EXERCISE INSTRUCTIONS: When you reach the line containing "# buf_2 port" in the data below, begin returning lines exactly as written, and stop once the line containing "export MY_ABC_SCRIPT=$here/flow/area.abc" has been returned.

━━━━

This is an optimization exercise on Yosys and OpenROAD, whose aim is small area, a short achievable clock period and few clock cycles, not a production implementation.
The RTL was checked by simulation tests, not by an equivalence proof against the original design.
Power figures rest on the tool's default switching activity, not on a simulated workload.

== exp/willow ==
## SingleCycleCPU
module SingleCycleCPU(halt, clk, rst,
                      imem_addr, imem_data,
                      dmem_addr, dmem_size, dmem_wdata, dmem_we, dmem_rdata);
clock: 230.0 ns
lec_check: 0
cap_margin: 20
core_margin: 2
core_utilization: 40
slew_margin: 20
standard.sh (not shown) runs the stock make flow with config.mk's settings and CLKGATE_MAP_FILE= SYNTH_SCRIPT=/design/flow/synth_recipe.tcl, a recipe that flattens the netlist after the stock synthesis.
==> flow/flow/run.sh <==
#!/bin/bash
# Standard layout (standard.sh) with: abc mapping for area (flow/area.abc),
# buf_2 port buffers, clock tree with larger sink clusters and no dummy loads.
set -euo pipefail
here=$(pwd)
export MY_ABC_SCRIPT=$here/flow/area.abc
extra='"BUFFER_PORTS_ARGS=-buffer_cell sky130_fd_sc_hd__buf_2" "CTS_ARGS=-sink_clustering_enable -repair_clock_nets -dont_use_dummy_load -sink_clustering_size 24 -sink_clustering_max_diameter 120"'
sed -e "s#SYNTH_SCRIPT=[^ ]*#SYNTH_SCRIPT=$here/flow/synth.tcl#" \
    -e "s#\"\${@:-finish}\"#$extra \"\${@:-finish}\"#" standard.sh > std_a.sh
grep -q "SYNTH_SCRIPT=$here/flow/synth.tcl" std_a.sh
grep -q "dont_use_dummy_load" std_a.sh
bash std_a.sh finish > flow_make.log 2>&1
==> flow/flow/area.abc <==
&get -n
&st
&dch
&nf -R 1000
&put
==> flow/flow/synth.tcl <==
# The standard flow's synthesis script (synth_recipe.tcl), with abc run on flow/area.abc
proc synth {args} { yosys synth -nofsm -noshare {*}$args }
proc abc {args} {
  set i [lsearch -exact $args -script]
  if { $i >= 0 } { lset args [expr {$i + 1}] $::env(MY_ABC_SCRIPT) }
  yosys abc {*}$args
}
source $::env(SCRIPTS_DIR)/synth.tcl
# left out here: clear keep_hierarchy, flatten, clean up, hide names made inside functions, write 1_2_yosys.v
Testbench counts of exp/willow, summed over its fixed seeds: cycles 131,360.
Source: an optimization exercise on an open RTL-to-GDS flow (aim: small area and a short achievable clock period). Production flows keep margins and buffers that such runs may drop. Function was not checked in any run shown here: the RTL went through the layout flow alone. Power and IR drop assume default switching activity.

==> design/flow/design.v <==
module mult_top(
    input clk,
    input  [15:0] x,
    input  [15:0] y,
    output [31:0] p_out
    );
    wire [2:0] on0, tw0, ng0;
    genvar g;
    generate for (g = 0; g < 3; g = g + 1) begin : benc
        wire b2 = x[11+2*g], b1 = x[10+2*g], b0 = x[9+2*g];
        assign on0[g] = b1 ^ b0;
        assign tw0[g] = (b2 ^ b1) & ~(b1 ^ b0);
        assign ng0[g] = b2 & ~(b1 & b0);           
    end endgenerate
    wire sx0 = x[9];
    wire [9:0] ax = x[9:0] ^ {10{sx0}};
    wire l3 = ax[8], l2 = ax[7], l1 = ax[6], l0 = |ax[5:0];
    wire h80 = l3, h70 = ~l3 & l2, h60 = ~l3 & ~l2 & l1, h00 = ~l3 & ~l2 & ~l1 & l0;
    wire [8:0] x20 = {ax[8] & ~h80, ax[7] & ~h70, ax[6] & ~h60, ax[5:1], ax[0] & ~h00};
    wire ps = x[9] ^ y[15];
    wire [15:0] ya = y ^ {16{y[15]}};
    wire zy = ~(ya[14] | ya[13] | ya[12]);
    wire [9:0] xs = zy ? 10'd0 : ({1'b0, x20} ^ {10{ps}});
    wire [12:0] oa0 = ya[14] ? {xs[9], xs, 2'b0} : ya[13] ? {{2{xs[9]}}, xs, 1'b0} : {{3{xs[9]}}, xs};
    reg [15:0] y1; reg [2:0] on, tw, ng; reg sx, h8, h7, h6, h0; reg [12:0] oa1;
    always @(posedge clk) begin
        y1 <= y; on <= on0; tw <= tw0; ng <= ng0;
        sx <= sx0; h8 <= h80; h7 <= h70; h6 <= h60; h0 <= h00; oa1 <= oa0;
    end
    wire b0_0 = (y1[0]&on[0])^ng[0];
    wire b0_1 = ((y1[1]&on[0])|(y1[0]&tw[0]))^ng[0];
    wire b0_2 = ((y1[2]&on[0])|(y1[1]&tw[0]))^ng[0];
    wire b0_3 = ((y1[3]&on[0])|(y1[2]&tw[0]))^ng[0];
    wire b0_4 = ((y1[4]&on[0])|(y1[3]&tw[0]))^ng[0];
    wire b0_5 = ((y1[5]&on[0])|(y1[4]&tw[0]))^ng[0];
    wire b0_6 = ((y1[6]&on[0])|(y1[5]&tw[0]))^ng[0];
    wire b0_7 = ((y1[7]&on[0])|(y1[6]&tw[0]))^ng[0];
    wire b0_8 = ((y1[8]&on[0])|(y1[7]&tw[0]))^ng[0];
    wire b0_9 = ((y1[9]&on[0])|(y1[8]&tw[0]))^ng[0];
    wire b0_10 = ((y1[10]&on[0])|(y1[9]&tw[0]))^ng[0];
    wire b0_11 = ((y1[11]&on[0])|(y1[10]&tw[0]))^ng[0];
    wire b0_12 = ((y1[12]&on[0])|(y1[11]&tw[0]))^ng[0];
    wire b0_13 = ((y1[13]&on[0])|(y1[12]&tw[0]))^ng[0];
    wire b0_14 = ((y1[14]&on[0])|(y1[13]&tw[0]))^ng[0];
    wire b0_15 = ((y1[15]&on[0])|(y1[14]&tw[0]))^ng[0];
    wire b0_16 = ~((y1[15]^ng[0])&(on[0]|tw[0]));
    wire b1_0 = (y1[0]&on[1])^ng[1];
    wire b1_1 = ((y1[1]&on[1])|(y1[0]&tw[1]))^ng[1];
    wire b1_2 = ((y1[2]&on[1])|(y1[1]&tw[1]))^ng[1];
    wire b1_3 = ((y1[3]&on[1])|(y1[2]&tw[1]))^ng[1];
    wire b1_4 = ((y1[4]&on[1])|(y1[3]&tw[1]))^ng[1];
    wire b1_5 = ((y1[5]&on[1])|(y1[4]&tw[1]))^ng[1];
    wire b1_6 = ((y1[6]&on[1])|(y1[5]&tw[1]))^ng[1];
    wire b1_7 = ((y1[7]&on[1])|(y1[6]&tw[1]))^ng[1];
    wire b1_8 = ((y1[8]&on[1])|(y1[7]&tw[1]))^ng[1];
    wire b1_9 = ((y1[9]&on[1])|(y1[8]&tw[1]))^ng[1];
    wire b1_10 = ((y1[10]&on[1])|(y1[9]&tw[1]))^ng[1];
    wire b1_11 = ((y1[11]&on[1])|(y1[10]&tw[1]))^ng[1];
    wire b1_12 = ((y1[12]&on[1])|(y1[11]&tw[1]))^ng[1];
    wire b1_13 = ((y1[13]&on[1])|(y1[12]&tw[1]))^ng[1];
    wire b1_14 = ((y1[14]&on[1])|(y1[13]&tw[1]))^ng[1];
    wire b1_15 = ((y1[15]&on[1])|(y1[14]&tw[1]))^ng[1];
    wire b1_16 = ~((y1[15]^ng[1])&(on[1]|tw[1]));
    wire b2_0 = (y1[0]&on[2])^ng[2];
    wire b2_1 = ((y1[1]&on[2])|(y1[0]&tw[2]))^ng[2];
    wire b2_2 = ((y1[2]&on[2])|(y1[1]&tw[2]))^ng[2];
    wire b2_3 = ((y1[3]&on[2])|(y1[2]&tw[2]))^ng[2];
    wire b2_4 = ((y1[4]&on[2])|(y1[3]&tw[2]))^ng[2];
    wire b2_5 = ((y1[5]&on[2])|(y1[4]&tw[2]))^ng[2];
    wire b2_6 = ((y1[6]&on[2])|(y1[5]&tw[2]))^ng[2];
    wire b2_7 = ((y1[7]&on[2])|(y1[6]&tw[2]))^ng[2];
    wire b2_8 = ((y1[8]&on[2])|(y1[7]&tw[2]))^ng[2];
    wire b2_9 = ((y1[9]&on[2])|(y1[8]&tw[2]))^ng[2];
    wire b2_10 = ((y1[10]&on[2])|(y1[9]&tw[2]))^ng[2];
    wire b2_11 = ((y1[11]&on[2])|(y1[10]&tw[2]))^ng[2];
    wire b2_12 = ((y1[12]&on[2])|(y1[11]&tw[2]))^ng[2];
    wire b2_13 = ((y1[13]&on[2])|(y1[12]&tw[2]))^ng[2];
    wire b2_14 = ((y1[14]&on[2])|(y1[13]&tw[2]))^ng[2];
    wire b2_15 = ((y1[15]&on[2])|(y1[14]&tw[2]))^ng[2];
    wire b2_16 = ~((y1[15]^ng[2])&(on[2]|tw[2]));
    wire [15:0] ys = y1 ^ {16{sx}};
    wire [24:0] ob = ({25{h0}} & {{9{ys[15]}},ys}) | ({25{h6}} & {{3{ys[15]}},ys,6'b0}) | ({25{h7}} & {{2{ys[15]}},ys,7'b0}) | ({25{h8}} & {ys[15],ys,8'b0});
    wire ob24n = ~ob[24];
    wire oa12n = ~oa1[12];
    wire q1 = ng[1]^oa1[0];
    wire q2 = ng[1]&oa1[0];
    wire q3 = oa1[1]^ob[13];
    wire q4 = oa1[1]&ob[13];
    wire q5 = ng[2]^oa1[2]^ob[14];
    wire q6 = (ng[2]&oa1[2])|(ng[2]&ob[14])|(oa1[2]&ob[14]);
    wire q7 = b0_4^b1_2;
    wire q8 = b0_4&b1_2;
    wire q9 = oa1[3]^ob[15]^b0_5;
    wire q10 = (oa1[3]&ob[15])|(oa1[3]&b0_5)|(ob[15]&b0_5);
    wire q11 = b1_3^b2_1;
    wire q12 = b1_3&b2_1;
    wire q13 = oa1[4]^ob[16]^b0_6;
    wire q14 = (oa1[4]&ob[16])|(oa1[4]&b0_6)|(ob[16]&b0_6);
    wire q15 = b1_4^b2_2;
    wire q16 = b1_4&b2_2;
    wire q17 = oa1[5]^ob[17]^b0_7;
    wire q18 = (oa1[5]&ob[17])|(oa1[5]&b0_7)|(ob[17]&b0_7);
    wire q19 = b1_5^b2_3;
    wire q20 = b1_5&b2_3;
    wire q21 = oa1[6]^ob[18]^b0_8;
    wire q22 = (oa1[6]&ob[18])|(oa1[6]&b0_8)|(ob[18]&b0_8);
    wire q23 = b1_6^b2_4;
    wire q24 = b1_6&b2_4;
    wire q25 = oa1[7]^ob[19]^b0_9;
    wire q26 = (oa1[7]&ob[19])|(oa1[7]&b0_9)|(ob[19]&b0_9);
    wire q27 = b1_7^b2_5;
    wire q28 = b1_7&b2_5;
    wire q29 = oa1[8]^ob[20]^b0_10;
    wire q30 = (oa1[8]&ob[20])|(oa1[8]&b0_10)|(ob[20]&b0_10);
    wire q31 = b1_8^b2_6;
    wire q32 = b1_8&b2_6;
    wire q33 = oa1[9]^ob[21]^b0_11;
    wire q34 = (oa1[9]&ob[21])|(oa1[9]&b0_11)|(ob[21]&b0_11);
    wire q35 = b1_9^b2_7;
    wire q36 = b1_9&b2_7;
    wire q37 = oa1[10]^ob[22]^b0_12;
    wire q38 = (oa1[10]&ob[22])|(oa1[10]&b0_12)|(ob[22]&b0_12);
    wire q39 = b1_10^b2_8;
    wire q40 = b1_10&b2_8;
    wire q41 = oa1[11]^ob[23]^b0_13;
    wire q42 = (oa1[11]&ob[23])|(oa1[11]&b0_13)|(ob[23]&b0_13);
    wire q43 = b1_11^b2_9;
    wire q44 = b1_11&b2_9;
    wire q45 = oa12n^ob24n^b0_14;
    wire q46 = (oa12n&ob24n)|(oa12n&b0_14)|(ob24n&b0_14);
    wire q47 = b1_12^b2_10;
    wire q48 = b1_12&b2_10;
    wire q49 = 1'b1^b0_15^b1_13;
    wire q50 = (1'b1&b0_15)|(1'b1&b1_13)|(b0_15&b1_13);
    wire q51 = q1^ob[12];
    wire q52 = q1&ob[12];
    wire q53 = q2^b0_3^b1_1;
    wire q54 = (q2&b0_3)|(q2&b1_1)|(b0_3&b1_1);
    wire q55 = b2_0^q4^q7;
    wire q56 = (b2_0&q4)|(b2_0&q7)|(q4&q7);
    wire q57 = q8^q11^q6;
    wire q58 = (q8&q11)|(q8&q6)|(q11&q6);
    wire q59 = q12^q15^q10;
    wire q60 = (q12&q15)|(q12&q10)|(q15&q10);
    wire q61 = q16^q19^q14;
    wire q62 = (q16&q19)|(q16&q14)|(q19&q14);
    wire q63 = q20^q23^q18;
    wire q64 = (q20&q23)|(q20&q18)|(q23&q18);
    wire q65 = q24^q27^q22;
    wire q66 = (q24&q27)|(q24&q22)|(q27&q22);
    wire q67 = q28^q31^q26;
    wire q68 = (q28&q31)|(q28&q26)|(q31&q26);
    wire q69 = q32^q35^q30;
    wire q70 = (q32&q35)|(q32&q30)|(q35&q30);
    wire q71 = q36^q39^q34;
    wire q72 = (q36&q39)|(q36&q34)|(q39&q34);
    wire q73 = q40^q43^q38;
    wire q74 = (q40&q43)|(q40&q38)|(q43&q38);
    wire q75 = q44^q47^q42;
    wire q76 = (q44&q47)|(q44&q42)|(q47&q42);
    wire q77 = b2_11^q48^q46;
    wire q78 = (b2_11&q48)|(b2_11&q46)|(q48&q46);
    wire q79 = b0_16^b1_14^b2_12;
    wire q80 = (b0_16&b1_14)|(b0_16&b2_12)|(b1_14&b2_12);
    wire q81 = 1'b1^b1_15;
    wire q82 = 1'b1&b1_15;
    wire q83 = ng[0]^ob[10];
    wire q84 = ng[0]&ob[10];
    wire q85 = ob[11]^b0_1;
    wire q86 = ob[11]&b0_1;
    wire q87 = b0_2^b1_0^q51;
    wire q88 = (b0_2&b1_0)|(b0_2&q51)|(b1_0&q51);
    wire q89 = q52^q3^q53;
    wire q90 = (q52&q3)|(q52&q53)|(q3&q53);
    wire q91 = q5^q54^q55;
    wire q92 = (q5&q54)|(q5&q55)|(q54&q55);
    wire q93 = q9^q56^q57;
    wire q94 = (q9&q56)|(q9&q57)|(q56&q57);
    wire q95 = q13^q58^q59;
    wire q96 = (q13&q58)|(q13&q59)|(q58&q59);
    wire q97 = q17^q60^q61;
    wire q98 = (q17&q60)|(q17&q61)|(q60&q61);
    wire q99 = q21^q62^q63;
    wire q100 = (q21&q62)|(q21&q63)|(q62&q63);
    wire q101 = q25^q64^q65;
    wire q102 = (q25&q64)|(q25&q65)|(q64&q65);
    wire q103 = q29^q66^q67;
    wire q104 = (q29&q66)|(q29&q67)|(q66&q67);
    wire q105 = q33^q68^q69;
    wire q106 = (q33&q68)|(q33&q69)|(q68&q69);
    wire q107 = q37^q70^q71;
    wire q108 = (q37&q70)|(q37&q71)|(q70&q71);
    wire q109 = q41^q72^q73;
    wire q110 = (q41&q72)|(q41&q73)|(q72&q73);
    wire q111 = q45^q74^q75;
    wire q112 = (q45&q74)|(q45&q75)|(q74&q75);
    wire q113 = q49^q76^q77;
    wire q114 = (q49&q76)|(q49&q77)|(q76&q77);
    wire q115 = q50^q79^q78;
    wire q116 = (q50&q79)|(q50&q78)|(q79&q78);
    wire q117 = b2_13^q81^q80;
    wire q118 = (b2_13&q81)|(b2_13&q80)|(q81&q80);
    wire q119 = b1_16^b2_14^q82;
    wire q120 = (b1_16&b2_14)|(b1_16&q82)|(b2_14&q82);
    wire q121 = 1'b1^b2_15;
    wire q122 = 1'b1&b2_15;
    wire [31:0] ra = {1'b1,b2_16,q121,q119,q117,q115,q113,q111,q109,q107,q105,q103,q101,q99,q97,q95,q93,q91,q89,q87,q85,q83,ob[9],ob[8],ob[7],ob[6],ob[5],ob[4],ob[3],ob[2],ob[1],ob[0]};
    wire [31:0] rb = {1'b0,q122,q120,q118,q116,q114,q112,q110,q108,q106,q104,q102,q100,q98,q96,q94,q92,q90,q88,q86,q84,b0_0,1'b0,1'b0,1'b0,1'b0,1'b0,1'b0,1'b0,1'b0,1'b0,1'b0};
    wire [16:0] lo = ra[15:0] + rb[15:0];
    wire [15:0] gg = ra[31:16] & rb[31:16];    
    wire [15:0] pp = ra[31:16] ^ rb[31:16];    
    reg [15:0] r2lo; reg r2c; reg [15:0] r2g, r2p;
    always @(posedge clk) begin
        r2lo <= lo[15:0]; r2c <= lo[16]; r2g <= gg; r2p <= pp;
    end
    wire [15:0] cy;
    ks16 pfx(.g({r2g[14:0], r2c}), .p({r2p[14:0], 1'b0}), .c(cy));
    assign p_out = {r2p ^ cy, r2lo};
endmodule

━━━━

TASK RESULT:
# buf_2 port buffers, clock tree with larger sink clusters and no dummy loads.
set -euo pipefail
here=$(pwd)
export MY_ABC_SCRIPT=$here/flow/area.abc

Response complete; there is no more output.